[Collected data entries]
——
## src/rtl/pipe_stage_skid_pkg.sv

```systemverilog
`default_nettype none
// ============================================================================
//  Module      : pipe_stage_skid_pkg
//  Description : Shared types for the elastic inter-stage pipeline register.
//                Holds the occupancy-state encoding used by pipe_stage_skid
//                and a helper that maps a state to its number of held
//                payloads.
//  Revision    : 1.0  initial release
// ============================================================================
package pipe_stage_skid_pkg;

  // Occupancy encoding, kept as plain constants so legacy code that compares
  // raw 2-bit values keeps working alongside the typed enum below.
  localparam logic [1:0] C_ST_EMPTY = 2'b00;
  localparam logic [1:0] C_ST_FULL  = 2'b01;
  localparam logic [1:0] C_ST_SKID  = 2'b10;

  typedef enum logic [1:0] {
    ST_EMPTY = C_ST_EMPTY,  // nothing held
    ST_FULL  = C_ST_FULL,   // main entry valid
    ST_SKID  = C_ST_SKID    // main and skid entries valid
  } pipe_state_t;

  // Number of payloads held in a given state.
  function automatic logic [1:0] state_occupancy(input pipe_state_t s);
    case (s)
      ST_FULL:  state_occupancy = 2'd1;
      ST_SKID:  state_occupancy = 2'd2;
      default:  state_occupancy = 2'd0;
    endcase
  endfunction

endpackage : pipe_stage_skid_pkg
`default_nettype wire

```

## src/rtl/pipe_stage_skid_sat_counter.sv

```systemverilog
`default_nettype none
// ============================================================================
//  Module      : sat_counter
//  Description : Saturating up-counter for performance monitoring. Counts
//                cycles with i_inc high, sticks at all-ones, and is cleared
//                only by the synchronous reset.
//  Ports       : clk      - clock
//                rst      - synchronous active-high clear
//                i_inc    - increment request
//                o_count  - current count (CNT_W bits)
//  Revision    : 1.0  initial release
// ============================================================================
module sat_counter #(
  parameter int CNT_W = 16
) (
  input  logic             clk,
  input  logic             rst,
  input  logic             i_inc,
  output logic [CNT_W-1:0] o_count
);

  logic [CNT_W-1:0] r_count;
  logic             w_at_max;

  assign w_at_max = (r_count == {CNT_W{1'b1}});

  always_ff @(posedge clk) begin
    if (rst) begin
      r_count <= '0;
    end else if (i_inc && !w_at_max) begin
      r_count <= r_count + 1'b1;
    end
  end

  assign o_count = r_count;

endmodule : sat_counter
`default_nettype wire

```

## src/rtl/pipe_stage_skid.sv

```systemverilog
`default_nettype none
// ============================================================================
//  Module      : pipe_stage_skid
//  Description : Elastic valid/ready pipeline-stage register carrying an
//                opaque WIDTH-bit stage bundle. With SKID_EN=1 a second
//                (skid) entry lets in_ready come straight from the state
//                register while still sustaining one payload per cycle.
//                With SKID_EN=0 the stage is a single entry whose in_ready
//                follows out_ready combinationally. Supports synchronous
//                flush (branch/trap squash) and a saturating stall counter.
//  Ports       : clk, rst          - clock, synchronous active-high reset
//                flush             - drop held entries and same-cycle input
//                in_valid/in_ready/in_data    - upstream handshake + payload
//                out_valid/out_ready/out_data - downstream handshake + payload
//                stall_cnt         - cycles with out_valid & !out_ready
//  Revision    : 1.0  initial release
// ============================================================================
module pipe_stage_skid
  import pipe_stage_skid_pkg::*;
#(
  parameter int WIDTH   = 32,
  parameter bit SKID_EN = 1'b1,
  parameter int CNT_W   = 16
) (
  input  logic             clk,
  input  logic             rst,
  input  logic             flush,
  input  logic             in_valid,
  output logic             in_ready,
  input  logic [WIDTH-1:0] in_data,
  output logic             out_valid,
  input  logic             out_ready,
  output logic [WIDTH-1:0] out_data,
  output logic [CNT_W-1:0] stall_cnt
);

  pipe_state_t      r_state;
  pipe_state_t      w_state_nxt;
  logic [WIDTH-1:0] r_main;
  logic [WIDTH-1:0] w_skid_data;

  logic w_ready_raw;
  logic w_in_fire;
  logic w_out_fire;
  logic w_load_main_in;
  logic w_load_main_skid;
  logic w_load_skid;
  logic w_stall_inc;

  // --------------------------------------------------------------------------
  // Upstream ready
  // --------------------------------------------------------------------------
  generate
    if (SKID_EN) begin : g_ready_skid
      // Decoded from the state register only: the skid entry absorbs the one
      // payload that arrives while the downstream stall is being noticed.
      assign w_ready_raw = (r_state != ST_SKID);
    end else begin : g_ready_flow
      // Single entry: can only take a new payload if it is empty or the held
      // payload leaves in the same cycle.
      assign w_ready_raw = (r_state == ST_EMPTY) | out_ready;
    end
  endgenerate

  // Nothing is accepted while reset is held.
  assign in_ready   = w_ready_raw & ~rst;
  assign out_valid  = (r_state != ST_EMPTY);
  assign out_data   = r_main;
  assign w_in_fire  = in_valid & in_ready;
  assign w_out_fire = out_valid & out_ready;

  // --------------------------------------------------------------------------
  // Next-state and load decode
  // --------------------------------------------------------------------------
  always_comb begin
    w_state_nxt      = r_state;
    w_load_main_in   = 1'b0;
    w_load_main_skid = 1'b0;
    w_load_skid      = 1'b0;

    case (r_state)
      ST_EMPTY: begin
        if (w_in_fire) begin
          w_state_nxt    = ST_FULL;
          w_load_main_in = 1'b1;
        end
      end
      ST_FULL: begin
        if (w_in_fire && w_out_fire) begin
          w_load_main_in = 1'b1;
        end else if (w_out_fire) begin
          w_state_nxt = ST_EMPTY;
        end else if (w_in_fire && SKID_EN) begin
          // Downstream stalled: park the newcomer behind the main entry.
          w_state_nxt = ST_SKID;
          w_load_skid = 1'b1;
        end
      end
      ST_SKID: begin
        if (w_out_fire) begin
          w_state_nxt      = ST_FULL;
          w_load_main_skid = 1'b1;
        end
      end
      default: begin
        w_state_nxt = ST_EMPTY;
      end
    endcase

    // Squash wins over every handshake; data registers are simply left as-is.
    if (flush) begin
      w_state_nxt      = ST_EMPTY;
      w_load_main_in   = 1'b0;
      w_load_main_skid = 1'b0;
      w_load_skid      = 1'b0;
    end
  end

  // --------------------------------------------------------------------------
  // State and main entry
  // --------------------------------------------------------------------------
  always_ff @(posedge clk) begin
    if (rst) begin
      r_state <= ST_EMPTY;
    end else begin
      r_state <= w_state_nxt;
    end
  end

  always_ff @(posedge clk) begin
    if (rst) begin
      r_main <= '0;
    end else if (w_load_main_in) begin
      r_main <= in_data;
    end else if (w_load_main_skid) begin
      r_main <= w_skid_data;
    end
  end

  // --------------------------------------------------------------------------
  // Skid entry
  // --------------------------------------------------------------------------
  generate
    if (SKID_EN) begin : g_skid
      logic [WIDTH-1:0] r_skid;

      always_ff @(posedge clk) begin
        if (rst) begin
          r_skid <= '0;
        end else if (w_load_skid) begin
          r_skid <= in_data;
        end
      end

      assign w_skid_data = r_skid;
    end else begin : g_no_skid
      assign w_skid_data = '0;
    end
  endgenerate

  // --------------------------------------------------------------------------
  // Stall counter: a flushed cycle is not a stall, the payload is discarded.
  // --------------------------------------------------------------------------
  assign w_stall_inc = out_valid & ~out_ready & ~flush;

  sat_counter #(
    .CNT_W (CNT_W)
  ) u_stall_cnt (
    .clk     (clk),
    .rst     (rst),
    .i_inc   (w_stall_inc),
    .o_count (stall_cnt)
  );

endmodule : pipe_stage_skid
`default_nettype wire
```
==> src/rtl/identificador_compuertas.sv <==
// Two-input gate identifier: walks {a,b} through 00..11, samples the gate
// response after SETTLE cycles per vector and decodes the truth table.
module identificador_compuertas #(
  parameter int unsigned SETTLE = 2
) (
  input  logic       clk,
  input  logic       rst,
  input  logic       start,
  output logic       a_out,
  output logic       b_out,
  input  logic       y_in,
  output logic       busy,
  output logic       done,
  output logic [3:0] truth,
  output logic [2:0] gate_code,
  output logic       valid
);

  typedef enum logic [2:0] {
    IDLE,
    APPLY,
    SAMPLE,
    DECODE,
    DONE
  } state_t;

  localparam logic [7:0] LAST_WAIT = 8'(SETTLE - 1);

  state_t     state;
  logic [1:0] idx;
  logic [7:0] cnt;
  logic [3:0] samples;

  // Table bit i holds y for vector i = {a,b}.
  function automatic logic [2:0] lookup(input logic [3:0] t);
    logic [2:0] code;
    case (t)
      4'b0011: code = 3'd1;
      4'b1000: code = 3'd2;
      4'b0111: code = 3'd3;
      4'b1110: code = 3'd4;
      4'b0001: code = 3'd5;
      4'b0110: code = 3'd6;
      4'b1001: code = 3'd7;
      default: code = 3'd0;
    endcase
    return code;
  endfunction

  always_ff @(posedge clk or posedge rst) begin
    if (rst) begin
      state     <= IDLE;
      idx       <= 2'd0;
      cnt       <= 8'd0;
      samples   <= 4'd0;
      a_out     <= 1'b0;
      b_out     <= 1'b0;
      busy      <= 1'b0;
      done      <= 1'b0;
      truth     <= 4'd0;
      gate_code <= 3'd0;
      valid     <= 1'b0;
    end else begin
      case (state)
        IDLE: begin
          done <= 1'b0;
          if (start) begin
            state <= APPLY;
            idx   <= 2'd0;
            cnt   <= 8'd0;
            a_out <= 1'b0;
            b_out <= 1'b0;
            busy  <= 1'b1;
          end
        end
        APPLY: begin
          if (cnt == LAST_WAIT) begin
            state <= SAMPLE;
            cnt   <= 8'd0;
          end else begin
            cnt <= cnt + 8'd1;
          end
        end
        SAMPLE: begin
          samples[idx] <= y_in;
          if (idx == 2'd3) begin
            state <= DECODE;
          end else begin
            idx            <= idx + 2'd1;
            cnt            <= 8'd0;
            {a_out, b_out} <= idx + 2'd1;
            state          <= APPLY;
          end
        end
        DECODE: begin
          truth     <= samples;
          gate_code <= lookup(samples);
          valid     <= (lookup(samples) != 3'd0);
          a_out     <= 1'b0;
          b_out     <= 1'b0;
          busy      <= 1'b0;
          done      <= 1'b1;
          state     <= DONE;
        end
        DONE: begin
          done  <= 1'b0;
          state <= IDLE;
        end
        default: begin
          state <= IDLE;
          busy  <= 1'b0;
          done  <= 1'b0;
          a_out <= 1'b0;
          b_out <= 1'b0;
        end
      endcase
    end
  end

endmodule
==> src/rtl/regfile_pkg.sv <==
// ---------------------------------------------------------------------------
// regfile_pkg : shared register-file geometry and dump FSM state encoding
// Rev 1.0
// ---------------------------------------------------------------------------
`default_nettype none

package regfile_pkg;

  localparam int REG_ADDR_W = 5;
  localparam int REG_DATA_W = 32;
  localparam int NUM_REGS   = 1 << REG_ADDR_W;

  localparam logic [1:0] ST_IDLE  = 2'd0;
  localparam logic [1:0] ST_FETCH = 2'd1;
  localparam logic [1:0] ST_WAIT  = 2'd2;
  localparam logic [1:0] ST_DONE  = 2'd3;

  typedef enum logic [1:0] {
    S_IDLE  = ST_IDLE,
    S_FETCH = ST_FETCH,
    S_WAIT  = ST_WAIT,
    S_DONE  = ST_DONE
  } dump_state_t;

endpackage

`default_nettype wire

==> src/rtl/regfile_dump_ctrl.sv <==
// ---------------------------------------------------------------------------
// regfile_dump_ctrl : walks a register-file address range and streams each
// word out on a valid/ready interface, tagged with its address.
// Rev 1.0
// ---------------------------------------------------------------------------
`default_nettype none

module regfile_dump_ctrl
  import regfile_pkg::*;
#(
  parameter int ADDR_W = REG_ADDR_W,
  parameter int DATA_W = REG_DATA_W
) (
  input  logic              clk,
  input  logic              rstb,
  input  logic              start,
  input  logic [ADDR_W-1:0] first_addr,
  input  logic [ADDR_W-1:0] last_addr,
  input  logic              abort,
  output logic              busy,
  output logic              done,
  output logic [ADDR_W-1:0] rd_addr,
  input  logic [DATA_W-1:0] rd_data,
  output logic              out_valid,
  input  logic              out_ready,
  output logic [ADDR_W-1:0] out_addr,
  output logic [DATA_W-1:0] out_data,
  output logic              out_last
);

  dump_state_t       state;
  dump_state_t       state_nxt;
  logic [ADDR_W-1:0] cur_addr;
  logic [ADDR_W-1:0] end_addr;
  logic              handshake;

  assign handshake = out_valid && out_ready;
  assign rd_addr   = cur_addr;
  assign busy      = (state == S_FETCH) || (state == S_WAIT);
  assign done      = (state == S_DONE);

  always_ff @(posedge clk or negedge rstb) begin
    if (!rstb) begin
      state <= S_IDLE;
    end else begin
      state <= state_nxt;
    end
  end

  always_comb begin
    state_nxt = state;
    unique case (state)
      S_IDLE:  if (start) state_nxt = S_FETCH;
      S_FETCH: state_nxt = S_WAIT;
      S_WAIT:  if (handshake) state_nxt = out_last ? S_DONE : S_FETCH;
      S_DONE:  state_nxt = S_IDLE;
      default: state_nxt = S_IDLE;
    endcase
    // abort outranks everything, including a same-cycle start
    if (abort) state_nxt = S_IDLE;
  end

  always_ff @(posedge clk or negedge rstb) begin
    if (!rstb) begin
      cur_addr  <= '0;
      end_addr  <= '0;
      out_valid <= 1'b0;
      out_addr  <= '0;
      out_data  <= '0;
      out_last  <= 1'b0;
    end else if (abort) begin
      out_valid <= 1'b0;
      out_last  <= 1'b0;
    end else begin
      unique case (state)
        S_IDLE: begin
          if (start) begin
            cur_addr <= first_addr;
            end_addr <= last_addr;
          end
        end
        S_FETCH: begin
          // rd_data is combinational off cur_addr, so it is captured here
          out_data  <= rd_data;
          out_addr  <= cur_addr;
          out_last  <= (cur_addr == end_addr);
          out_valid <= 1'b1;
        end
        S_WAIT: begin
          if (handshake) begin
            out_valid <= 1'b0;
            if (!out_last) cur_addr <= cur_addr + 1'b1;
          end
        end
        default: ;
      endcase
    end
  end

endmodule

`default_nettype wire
——
GOAL OF THE EXERCISE: Starting at the line that contains "S_FETCH: state_nxt = S_WAIT;", restate word for word every line through the last one in the records above. Return nothing else.

ANSWER FOR THE TASK:
      S_FETCH: state_nxt = S_WAIT;
      S_WAIT:  if (handshake) state_nxt = out_last ? S_DONE : S_FETCH;
      S_DONE:  state_nxt = S_IDLE;
      default: state_nxt = S_IDLE;
    endcase
    // abort outranks everything, including a same-cycle start
    if (abort) state_nxt = S_IDLE;
  end

  always_ff @(posedge clk or negedge rstb) begin
    if (!rstb) begin
      cur_addr  <= '0;
      end_addr  <= '0;
      out_valid <= 1'b0;
      out_addr  <= '0;
      out_data  <= '0;
      out_last  <= 1'b0;
    end else if (abort) begin
      out_valid <= 1'b0;
      out_last  <= 1'b0;
    end else begin
      unique case (state)
        S_IDLE: begin
          if (start) begin
            cur_addr <= first_addr;
            end_addr <= last_addr;
          end
        end
        S_FETCH: begin
          // rd_data is combinational off cur_addr, so it is captured here
          out_data  <= rd_data;
          out_addr  <= cur_addr;
          out_last  <= (cur_addr == end_addr);
          out_valid <= 1'b1;
        end
        S_WAIT: begin
          if (handshake) begin
            out_valid <= 1'b0;
            if (!out_last) cur_addr <= cur_addr + 1'b1;
          end
        end
        default: ;
      endcase
    end
  end

endmodule

`default_nettype wire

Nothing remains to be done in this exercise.